Wonder how long it will take for IT and CSR jobs to get subsidized like farmers got in the previous depression?  Could be a while yet…

Something [else is] Fishy Department

It was only a couple of days back – maybe last week – that I told you about the report that claimed mercury was found in virtually all fish being tested in the US and while some give the reason as ‘coal plants’ that doesn’t hold water since the tests included fish in coal-free zones like Washington and Oregon so unless we’re talking Chinese coal plant plumes…

But now we see how the Obama administration has closed comment on a federal plan to hijack American fishing rights in waters that include oceans, coastal areas, the Great Lakes and even inland waters.

The way this is developing is in “zoning uses” of these waters.

It doesn’t take very much ‘conspiracy theory’ to see the pattern here that’s developed over the past several dozen years.  first, the “public” gets excluded from large areas of “public” land such that what were once ‘rights’ become privileges which are sold for user and/or license fees.

And now, the government’s about to go after fishing…  I read once that some huge fraction of the population goes fishing…over 76% of Americans have at one time or another drown worms in their quest for record bass, trout, pike, or just as a reason to sit out on a lake and suck down a six pack and some sandwiches.  Ah….

Definition of the Day:  What’s the difference between a socialist government and a communist government?  The socialist government doesn’t have all the guns yet.

War Pool

Lemme see here:  I think there was an article in the JPost this week that said Iran had less than eight weeks to give up its nuclear ambitions OR… and this morning we see that Iran’s president says the US is playing a ‘game’ in Afghanistan – creating – then fighting ‘terrorists‘.  But at the same time Veep Joe Biden says the US is ‘determined’ to stop a nuclear armed Iran. 

Place you bets in the office ‘war’ pool accordingly.

Ring Around the Congo

I didn’t have time to drop by the recent Lunar and Planetary Science conference here in Texas, but a BBC reporter did and there’s a dandy picture of a 30-40 km wide crater-looking area in DR Congo.

More to the point is the little chart of largest impact craters with the most recent pegged at about 35.7 million years ago.  Kinda makes you wonder “When’s the next one due?”

Also out of BBC’s science coverage comes word that the Large Hadron Collider will have to be shut down for a year to address design flaws.

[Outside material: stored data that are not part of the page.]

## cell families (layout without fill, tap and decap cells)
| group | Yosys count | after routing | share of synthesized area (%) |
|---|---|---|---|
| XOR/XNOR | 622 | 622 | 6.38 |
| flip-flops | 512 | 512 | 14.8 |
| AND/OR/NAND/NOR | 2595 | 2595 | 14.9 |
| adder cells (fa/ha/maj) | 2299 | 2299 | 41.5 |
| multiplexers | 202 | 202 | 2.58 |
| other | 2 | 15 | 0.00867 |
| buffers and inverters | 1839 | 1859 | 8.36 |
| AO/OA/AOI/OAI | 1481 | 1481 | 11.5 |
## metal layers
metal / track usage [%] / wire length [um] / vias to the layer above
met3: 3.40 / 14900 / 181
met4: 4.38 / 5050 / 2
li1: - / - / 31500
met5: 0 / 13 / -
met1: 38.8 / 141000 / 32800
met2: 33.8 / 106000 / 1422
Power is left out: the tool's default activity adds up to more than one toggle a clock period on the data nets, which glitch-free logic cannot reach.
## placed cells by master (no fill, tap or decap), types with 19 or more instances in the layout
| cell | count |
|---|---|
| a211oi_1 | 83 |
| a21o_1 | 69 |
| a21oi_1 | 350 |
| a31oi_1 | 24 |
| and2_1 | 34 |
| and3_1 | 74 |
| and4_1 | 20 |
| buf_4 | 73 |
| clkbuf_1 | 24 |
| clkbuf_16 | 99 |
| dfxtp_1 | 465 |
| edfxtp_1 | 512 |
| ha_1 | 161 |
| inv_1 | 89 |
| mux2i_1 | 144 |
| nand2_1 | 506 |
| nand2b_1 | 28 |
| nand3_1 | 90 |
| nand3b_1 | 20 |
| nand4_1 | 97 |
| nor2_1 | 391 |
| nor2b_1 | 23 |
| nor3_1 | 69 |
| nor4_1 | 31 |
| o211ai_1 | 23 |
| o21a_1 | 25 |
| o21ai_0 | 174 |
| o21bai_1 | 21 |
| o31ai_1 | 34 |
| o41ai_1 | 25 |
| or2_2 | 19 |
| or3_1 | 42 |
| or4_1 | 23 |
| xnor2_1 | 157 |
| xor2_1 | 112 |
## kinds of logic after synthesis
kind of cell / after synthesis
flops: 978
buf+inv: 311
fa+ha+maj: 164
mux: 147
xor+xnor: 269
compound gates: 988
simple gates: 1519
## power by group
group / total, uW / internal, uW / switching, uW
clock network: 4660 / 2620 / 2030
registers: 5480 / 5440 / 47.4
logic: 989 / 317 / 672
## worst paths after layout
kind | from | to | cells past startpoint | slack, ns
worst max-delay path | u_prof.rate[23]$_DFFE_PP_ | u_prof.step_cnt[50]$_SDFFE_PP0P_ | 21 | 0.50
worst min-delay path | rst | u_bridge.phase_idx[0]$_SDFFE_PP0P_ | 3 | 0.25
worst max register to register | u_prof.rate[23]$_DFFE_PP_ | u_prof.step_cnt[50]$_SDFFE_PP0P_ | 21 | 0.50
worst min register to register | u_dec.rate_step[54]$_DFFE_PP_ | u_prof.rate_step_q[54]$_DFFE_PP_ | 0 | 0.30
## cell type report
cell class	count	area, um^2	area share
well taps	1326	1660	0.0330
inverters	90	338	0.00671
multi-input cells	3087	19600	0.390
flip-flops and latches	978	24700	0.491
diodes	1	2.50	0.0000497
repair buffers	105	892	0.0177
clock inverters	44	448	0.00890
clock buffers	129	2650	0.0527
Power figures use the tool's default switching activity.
--- config.mk ---
export PLATFORM = sky130hd
export DESIGN_NAME = id_stage
export DESIGN_NICKNAME = d
export VERILOG_FILES = /design/src/hdl/rv_pkg.sv /design/src/hdl/id_stage.sv
export SDC_FILE = /design/constraint.sdc
export NUM_CORES = 1
export LEC_CHECK = 0
export BUFFER_PORTS_ARGS = -buffer_cell sky130_fd_sc_hd__buf_2
export CORE_AREA = 2 2 256 258
export DETAILED_ROUTE_END_ITERATION = 8
export DIE_AREA = 0 0 258 260
export GPL_TIMING_DRIVEN = 0
export PLACE_DENSITY_LB_ADDON = 0.2
export REMOVE_ABC_BUFFERS = 1
export SLEW_MARGIN = 20
export SYNTH_ARGS = -nofsm -noshare
export SYNTH_HDL_FRONTEND = slang
export SYNTH_SLANG_ARGS = --single-unit
--- constraint.sdc ---
create_clock -name clk -period 5.8 [get_ports clk]
set_clock_uncertainty 0.1 [all_clocks]
set_input_delay 1.16 -clock clk [delete_from_list [all_inputs] [get_ports clk]]
set_output_delay 1.16 -clock clk [all_outputs]
set_load 0.05 [all_outputs]
==> src/hdl/rv_pkg.sv <==
package rv_pkg;

  localparam int xlen       = 64;
  localparam int reg_addr_w = 5;

  // rv64i major opcodes
  localparam logic [6:0] op_lui    = 7'h37;
  localparam logic [6:0] op_auipc  = 7'h17;
  localparam logic [6:0] op_jal    = 7'h6f;
  localparam logic [6:0] op_jalr   = 7'h67;
  localparam logic [6:0] op_branch = 7'h63;
  localparam logic [6:0] op_imm    = 7'h13;
  localparam logic [6:0] op_imm_w  = 7'h1b;
  localparam logic [6:0] op_reg    = 7'h33;
  localparam logic [6:0] op_reg_w  = 7'h3b;

  typedef enum logic [3:0] {
    alu_add  = 4'd0,
    alu_sub  = 4'd1,
    alu_slt  = 4'd2,
    alu_sltu = 4'd3,
    alu_xor  = 4'd4,
    alu_or   = 4'd5,
    alu_and  = 4'd6,
    alu_sll  = 4'd7,
    alu_srl  = 4'd8,
    alu_sra  = 4'd9
  } alu_op_t;

  // bj_none for everything that never redirects
  typedef enum logic [3:0] {
    bj_none = 4'd0,
    bj_beq  = 4'd1,
    bj_bne  = 4'd2,
    bj_blt  = 4'd3,
    bj_bge  = 4'd4,
    bj_bltu = 4'd5,
    bj_bgeu = 4'd6,
    bj_jal  = 4'd7,
    bj_jalr = 4'd8
  } bj_op_t;

endpackage

==> src/hdl/wb_stage.sv <==
module wb_stage (
  input  logic                            clk,
  input  logic                            rst,
  input  logic                            wb_valid,
  input  logic [rv_pkg::xlen-1:0]         wb_pc,
  input  logic                            wb_rd_wr,
  input  logic [rv_pkg::reg_addr_w-1:0]   wb_rd_addr,
  input  logic [rv_pkg::xlen-1:0]         wb_result,
  input  logic                            wb_illegal,
  input  logic                            wb_br_taken,
  input  logic [rv_pkg::xlen-1:0]         wb_br_target,
  output logic                            rf_wr_ena,
  output logic [rv_pkg::reg_addr_w-1:0]   rf_wr_addr,
  output logic [rv_pkg::xlen-1:0]         rf_wr_data,
  output logic                            retire_valid,
  output logic [rv_pkg::xlen-1:0]         retire_pc,
  output logic                            retire_illegal,
  output logic                            retire_rd_wr,
  output logic [rv_pkg::reg_addr_w-1:0]   retire_rd,
  output logic [rv_pkg::xlen-1:0]         retire_data,
  output logic                            branch_taken,
  output logic [rv_pkg::xlen-1:0]         branch_target,
  output logic [63:0]                     instret
);

  assign rf_wr_ena  = wb_valid && wb_rd_wr;
  assign rf_wr_addr = wb_rd_addr;
  assign rf_wr_data = wb_result;

  assign retire_valid   = wb_valid;
  assign retire_pc      = wb_pc;
  assign retire_illegal = wb_illegal;
  assign retire_rd_wr   = rf_wr_ena;
  assign retire_rd      = wb_rd_addr;
  assign retire_data    = wb_result;
  assign branch_taken   = wb_br_taken;
  assign branch_target  = wb_br_target;

  // counts illegal retirements too
  always_ff @(posedge clk) begin
    if (rst)
      instret <= '0;
    else if (wb_valid)
      instret <= instret + 64'd1;
  end

  assert property (@(posedge clk) disable iff (rst) rf_wr_ena |-> rf_wr_addr != '0);

endmodule

==> config.mk <==
export PLATFORM = sky130hd
export DESIGN_NAME = wb_stage
export DESIGN_NICKNAME = d
export VERILOG_FILES = /design/src/hdl/rv_pkg.sv /design/src/hdl/wb_stage.sv
export SDC_FILE = /design/constraint.sdc
export NUM_CORES = 1
export LEC_CHECK = 0
export ABC_AREA = 1
export BUFFER_PORTS_ARGS = -buffer_cell sky130_fd_sc_hd__buf_4
export CAP_MARGIN = 20
export CORE_AREA = 2 2 212 214
export DETAILED_ROUTE_END_ITERATION = 8
export DIE_AREA = 0 0 214 216
export PLACE_DENSITY = 0.34
export RECOVER_POWER = 25
export SKIP_LAST_GASP = 1
export SLEW_MARGIN = 20
export SYNTH_ARGS = -nofsm -noshare
export SYNTH_HDL_FRONTEND = slang
export SYNTH_SLANG_ARGS = --single-unit
==> constraint.sdc <==
create_clock -name clk -period 4.45 [get_ports clk]
set_clock_uncertainty 0.05 [all_clocks]
set_input_delay 0.2225 -clock clk [delete_from_list [all_inputs] [get_ports clk]]
set_output_delay 0.2225 -clock clk [all_outputs]
set_load 0.1 [all_outputs]
==> results of run 1 <==
path summary, 6_finish.rpt:
check / start / to / slack, ns
max: instret[13] / instret[54] / 2.61
max reg2reg: instret[13] / instret[54] / 2.61
min reg2reg: instret[10] / instret[10] / 0.45
min: rst / instret[30] / 0.21
synthesized netlist by cell type, types with 3 or more instances:
| cell | n | share of area [%] |
|---|---|---|
| a31oi_1 | 3 | 0.32 |
| nand3_1 | 42 | 3.6 |
| nand2_2 | 8 | 0.85 |
| nor2_4 | 11 | 2.1 |
| dfxtp_1 | 64 | 22 |
| nor2_1 | 155 | 9.8 |
| clkbuf_1 | 3 | 0.19 |
| nor2_2 | 20 | 2.1 |
| o21ai_0 | 12 | 1.0 |
| nand4_1 | 11 | 1.2 |
| nand2_1 | 178 | 11 |
| xor2_1 | 9 | 1.3 |
| nor3_1 | 6 | 0.51 |
| buf_4 | 270 | 34 |
| o21ai_1 | 3 | 0.25 |
| inv_1 | 56 | 3.6 |
| a21oi_1 | 30 | 2.5 |
power breakdown:
group          internal [mW]  switching, mW
combinational         0.0115         0.0479
sequential             0.575        0.00276
clock                  0.417          0.270
total                   1.00          0.321
layer usage:
layer	wire length, um	track usage (%)
met5	0	0.313
met4	935	5.03
met3	2650	5.03
met2	11900	18.1
met1	7760	8.86
worst reg2reg max path: stages (launching register included):
cell and delay (ns):
dfxtp_1 0.40, nand2_1 0.13, nor2_1 0.29, inv_1 0.11, nor2_1 0.20, nand2_1 0.08
nor2_1 0.26, nand3_1 0.11, nand2_1 0.07, nor2_1 0.04
area by class of cell:
cell class | count | area, um^2
fill | 5107 | 38400
tap | 592 | 741
clock buffer | 14 | 274
timing repair buffer | 71 | 533
multi-input combinational | 507 | 2350
inverter | 58 | 218
sequential | 64 | 1280
through the flow:
stage | instances | total power [mW] | worst slack [ns] | hold slack, ns | cell area [um^2]
after CTS | 1306 | 1.35 | 2.54 | 0.209 | 5400
after global routing | 1306 | 1.38 | 2.39 | 0.227 | 5400
after floorplan | 906 | 1.77 | 2.16 | 0.242 | 5920
after detailed placement | 1292 | 0.651 | 2.55 | 0.396 | 5120
after global placement | 1292 | 0.651 | 2.58 | 0.396 | 5120
final | 1306 | 1.32 | 2.61 | 0.207 | 5400
logic make-up after synthesis:
kind of cell | Yosys count | share of synthesized area, %
xor+xnor | 10 | 1.48
compound gates | 53 | 4.82
fa+ha+maj | 1 | 0.211
simple gates | 443 | 33.2
flops | 64 | 21.6
buf+inv | 335 | 38.7
==> results.sh, run 1 <==
export IMPL_outcome="complete, no violations"
export IMPL_synth_edf_count=0
export IMPL_crit_buf_inv=1
export IMPL_start_util_pct=13.5
export IMPL_io_buffers=70
export IMPL_syn_area_per_cell_um2=6.53
export IMPL_fp_dieH_um=216
export IMPL_regMostFlops="instret"
export IMPL_final_max_slew_violation_count=0
export IMPL_path_depth=9
export IMPL_max_cap_violations=0
export IMPL_worst_pin_slew_ns=0.612
export IMPL_layout_commonest_cell="nand2_1"
export IMPL_clkTransAtPathRegs_ns=0.06
export IMPL_utilization_pct=12.3
export IMPL_cpPeakStageDelay_ns=0.40
export IMPL_layout_nets=915
export IMPL_cts_tree="built"
export IMPL_crit_top_cell="nor2_1"
export IMPL_largest_reg_flops=64
export IMPL_crit_required_ns=4.64
export IMPL_path_cells="nand2_1 > nor2_1 > inv_1 > nor2_1 > nand2_1 > nor2_1 > nand3_1 > nand2_1 > nor2_1"
export IMPL_grt_total_usage_pct=9.86
export IMPL_antenna_found_initial=0
export IMPL_htree_levels=3
export IMPL_netlist_cell_type_count=38
export IMPL_grt_setup_unrepaired="false"
export IMPL_hold_class="in -> reg"
export IMPL_worstSetupPathType="reg -> reg"
export IMPL_grt_start_max_net_pins=25
export IMPL_seq_area_frac_synth_pct=21.6
export IMPL_critPathTopFamily="simple AND/OR/NAND/NOR gates"
export IMPL_post_cts_buffers=0
export IMPL_yosys_warnings=0
export IMPL_diodes=0
export IMPL_root_buffer="clkbuf_16"
export IMPL_cts_sinks=64
export IMPL_coreArea_um2=43800
export IMPL_synthArstFlopShare_pct=0
export IMPL_hold_violations=0
export IMPL_routed_wl_mm=23.3
export IMPL_relSlewSlack_pct=59.2
export IMPL_fin_crit_ns=1.84
export IMPL_first_pass_iters=4
export IMPL_via_count=4479
export IMPL_cp_max_fo=5
export IMPL_cts_made_buffers=9
export IMPL_ys_ff_latch=64
export IMPL_holdBufCountCts=0
export IMPL_cts_max_path_buffers=2
export IMPL_holdPathStages=2
export IMPL_fp_dieArea_um2=46200
export IMPL_worstSkewPairLatency_ns=0.35
export IMPL_cts_resized=0
export IMPL_wl_per_cell_um=17.8
export IMPL_min_period_over_period_pct=41.4
export IMPL_worst_path_max_delay_cell="dfxtp_1"
export IMPL_ant_nets=0
export IMPL_drive_gt1_share_pct=18.2
export IMPL_fp_dieW_um=214
export IMPL_synthesis_area_um2=5920
export IMPL_area_growth_pct=-8.86
export IMPL_finalSetupViolCount=0
export IMPL_grt_pass1_wl_mm=32.4
export IMPL_std_cell_rows=77
export IMPL_routed_via_density=3.43
export IMPL_r2r_cells=9
export IMPL_final_cell_mix="178 x nand2_1, 155 x nor2_1, 71 x buf_4, 64 x dfxtp_1, 56 x inv_1"
export IMPL_ir_drop_v=0.000122
export IMPL_worstPathArrival_ns=2.03
export IMPL_clock_fmax_mhz=543
export IMPL_grt_pass1_vias=4532
export IMPL_tns_ns=0
export IMPL_overflow=0
export IMPL_hpwl_mm=19.8
export IMPL_drtIter0Drc=191
export IMPL_ys_flop_type="dfxtp_1"
export IMPL_gp_congestion=0.764
export IMPL_power_density_nw_per_um2=245
export IMPL_leakagePower_nw=1.78
export IMPL_ios=538
export IMPL_syn_inst=906
export IMPL_synth_fp_nets=1110
export IMPL_largestRegisters="instret: 64 flops"
export IMPL_cp_end_kind="register"
export IMPL_post_route_drc_count=0
export IMPL_crit_path_start_kind="register"
No activity file was read; power rests on OpenSTA's default activity.
==> inputs of run 2 (changes only) <==
CORE_AREA = 2 2 207 209   (was 2 2 212 214)
DIE_AREA = 0 0 209 211   (was 0 0 214 216)
PLACE_DENSITY = 0.36   (was 0.34)
clock period = 1.95 ns   (was 4.45 ns; I/O delays follow)
==> results.sh, run 2 (synthesis results as in run 1) <==
export IMPL_outcome="complete, no violations"
export IMPL_regMostFlops="instret"
export IMPL_nFillCells=4814
export IMPL_layout_commonest_cell="nand2_1"
export IMPL_grt_total_usage_pct=10.7
export IMPL_first_pass_iters=4
export IMPL_ir_drop_v=0.000276
export IMPL_fp_dieArea_um2=44100
export IMPL_max_cap_violations=0
export IMPL_reg2reg_to="instret[52]"
export IMPL_cp_end_kind="register"
export IMPL_cts_tree="built"
export IMPL_start_util_pct=14.2
export IMPL_path_cells="nand2_1 > nor2_2 > nand2_1 > nor2_1 > nand2_1 > nor2_2 > nand3_1 > nand2_1 > nor2_1"
export IMPL_r2r_start="instret[15]"
export IMPL_relSlewSlack_pct=65.4
export IMPL_crit_path_end="instret[52]"
export IMPL_drtIter0Drc=230
export IMPL_cts_made_buffers=9
export IMPL_hpwl_mm=20.4
export IMPL_cts_resized=0
export IMPL_cts_sinks=64
export IMPL_ios=538
export IMPL_htree_levels=3
export IMPL_cpPeakStageDelay_ns=0.39
export IMPL_hold_class="in -> reg"
export IMPL_worstSkewPairLatency_ns=0.35
export IMPL_holdBufCountCts=0
export IMPL_rrSetupSlack_ns=0.19
export IMPL_critPathTopFamily="simple AND/OR/NAND/NOR gates"
export IMPL_utilization_pct=13.0
export IMPL_crit_path_start_kind="register"
export IMPL_min_period_over_period_pct=90.1
export IMPL_crit_buf_inv=0
export IMPL_post_route_drc_count=0
export IMPL_antenna_found_initial=0
export IMPL_leakagePower_nw=1.84
export IMPL_r2r_cells=9
export IMPL_largestRegisters="instret: 64 flops"
export IMPL_power_density_nw_per_um2=553
export IMPL_coreArea_um2=41800
export IMPL_fin_ws_ns=0.193
export IMPL_root_buffer="clkbuf_16"
export IMPL_grt_setup_unrepaired="false"
export IMPL_cp_max_fo=6
export IMPL_worstPathArrival_ns=1.94
export IMPL_grt_pass1_vias=4453
export IMPL_final_cell_mix="178 x nand2_1, 155 x nor2_1, 78 x buf_4, 56 x inv_1, 54 x dfxtp_2"
export IMPL_overflow=0
export IMPL_post_cts_buffers=0
export IMPL_place_ws_ns=0.165
export IMPL_multi_input_area_um2=2350
export IMPL_via_count=4527
export IMPL_routed_wl_mm=24.0
export IMPL_layout_nets=922
export IMPL_grt_start_max_net_pins=42
export IMPL_worst_pin_slew_ns=0.519
export IMPL_fin_crit_ns=1.76
export IMPL_hold_violations=0
export IMPL_gp_congestion=0.806
export IMPL_tns_ns=0
export IMPL_crit_top_cell="nand2_1"
export IMPL_path_depth=9
export IMPL_crit_path_start="instret[15]"
export IMPL_io_buffers=70
export IMPL_crit_required_ns=2.13
export IMPL_grt_pass1_wl_mm=33.4
export IMPL_clock_fmax_mhz=569
export IMPL_final_max_slew_violation_count=0
export IMPL_area_growth_pct=-7.95
export IMPL_diodes=0
export IMPL_ant_nets=0
export IMPL_clkTransAtPathRegs_ns=0.06
export IMPL_wl_per_cell_um=19.1
export IMPL_ff_latch_area_um2=1350
export IMPL_worstSetupPathType="reg -> reg"
export IMPL_largest_reg_flops=64
export IMPL_cts_max_path_buffers=2
export IMPL_std_cell_rows=75
export IMPL_worst_path_max_delay_cell="dfxtp_2"
export IMPL_fp_dieW_um=209
export IMPL_finalSetupViolCount=0
export IMPL_routed_via_density=3.59
export IMPL_fp_dieH_um=211
export IMPL_drive_gt1_share_pct=26.5
## run 2: worst min-delay path by stage
| stage | slack, ns | end | start | depth (start not counted) |
|---|---|---|---|---|
| 2_1_floorplan | 0.11 | instret[24] | rst | 1 |
| 3_3_place_gp | 0.15 | branch_target[12] | wb_br_target[12] | 0 |
| 3_5_place_dp | 0.15 | branch_target[12] | wb_br_target[12] | 0 |
| 4_1_cts | 0.08 | instret[1] | wb_valid | 3 |
| 5_1_grt | 0.14 | instret[0] | wb_valid | 4 |
| 6_report | 0.1 | instret[1] | wb_valid | 3 |
## run 2: through the flow
| stage | power, mW | area [um^2] | std cells | hold WS, ns |
|---|---|---|---|---|
| 3_3_place_gp | 1.49 | 5170 | 1246 | 0.146 |
| 3_5_place_dp | 1.49 | 5170 | 1246 | 0.146 |
| 2_1_floorplan | 4.04 | 5990 | 906 | 0.110 |
| 4_1_cts | 3.06 | 5450 | 1260 | 0.0826 |
| 5_1_grt | 3.14 | 5450 | 1260 | 0.138 |
| 6_report | 3.01 | 5450 | 1260 | 0.0977 |
## run 2: cell type report
type / instances / share of cell area [%]
Clock buffer: 14 / 5.03
Inverter: 58 / 4.00
Multi-Input combinational cell: 507 / 43.1
Sequential cell: 64 / 24.8
Tap cell: 539 / 12.4
Timing Repair Buffer: 78 / 10.7
## run 2: power by group
| group | leakage, nW | internal, mW | total [mW] | switching, mW |
|---|---|---|---|---|
| combinational | 1.16 | 0.0305 | 0.143 | 0.113 |
| clock | 0.135 | 0.951 | 1.55 | 0.598 |
| sequential | 0.543 | 1.31 | 1.32 | 0.00568 |
| total | 1.84 | 2.29 | 3.01 | 0.716 |
## run 2: metal layers
| layer | vias up | GRT usage, % | wire length (um) |
|---|---|---|---|
| li1 | 2174 | - | - |
| met1 | 1998 | 9.85 | 7970 |
| met2 | 302 | 19.2 | 12100 |
| met3 | 53 | 6.04 | 3090 |
| met4 | 0 | 4.93 | 859 |
| met5 | - | 0 | 0 |
## run 2: worst min-delay path, delay by kind of cell
family	cells	cell delay, ns
buffers and inverters	1	0.18
AO/OA/AOI/OAI	1	0.11
AND/OR/NAND/NOR	1	0.07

So, until the tweaks get made, I’ll just have to limit my physics experiments to 3.5 trillion electron volts, I guess, or finish up the 20 TEV collider I’ve got penciled in for the west pasture here at the ranch…that project is on hold until I figure out how to borrow $1.6 trillion on my bank card.

Free: Zillion Dollar Marketing Idea

Don’t know as you’ve noticed, but the world’s oldest “flying car” is going on the auction block shortly in Atlanta.  Not that the thing really flies, but here’s my plan:  We sell it to Toyota as a marketing tool!

Me?  I’m still saving money for one of those Oscar Meyer weinermobiles.

Aging Records

I think the old saying is “aging ain’t so bad, and it beats the alternative…”  Oldest woman in the US is 114 and lives in Iowa.  A woman in Georgia (the country) claims to be 130.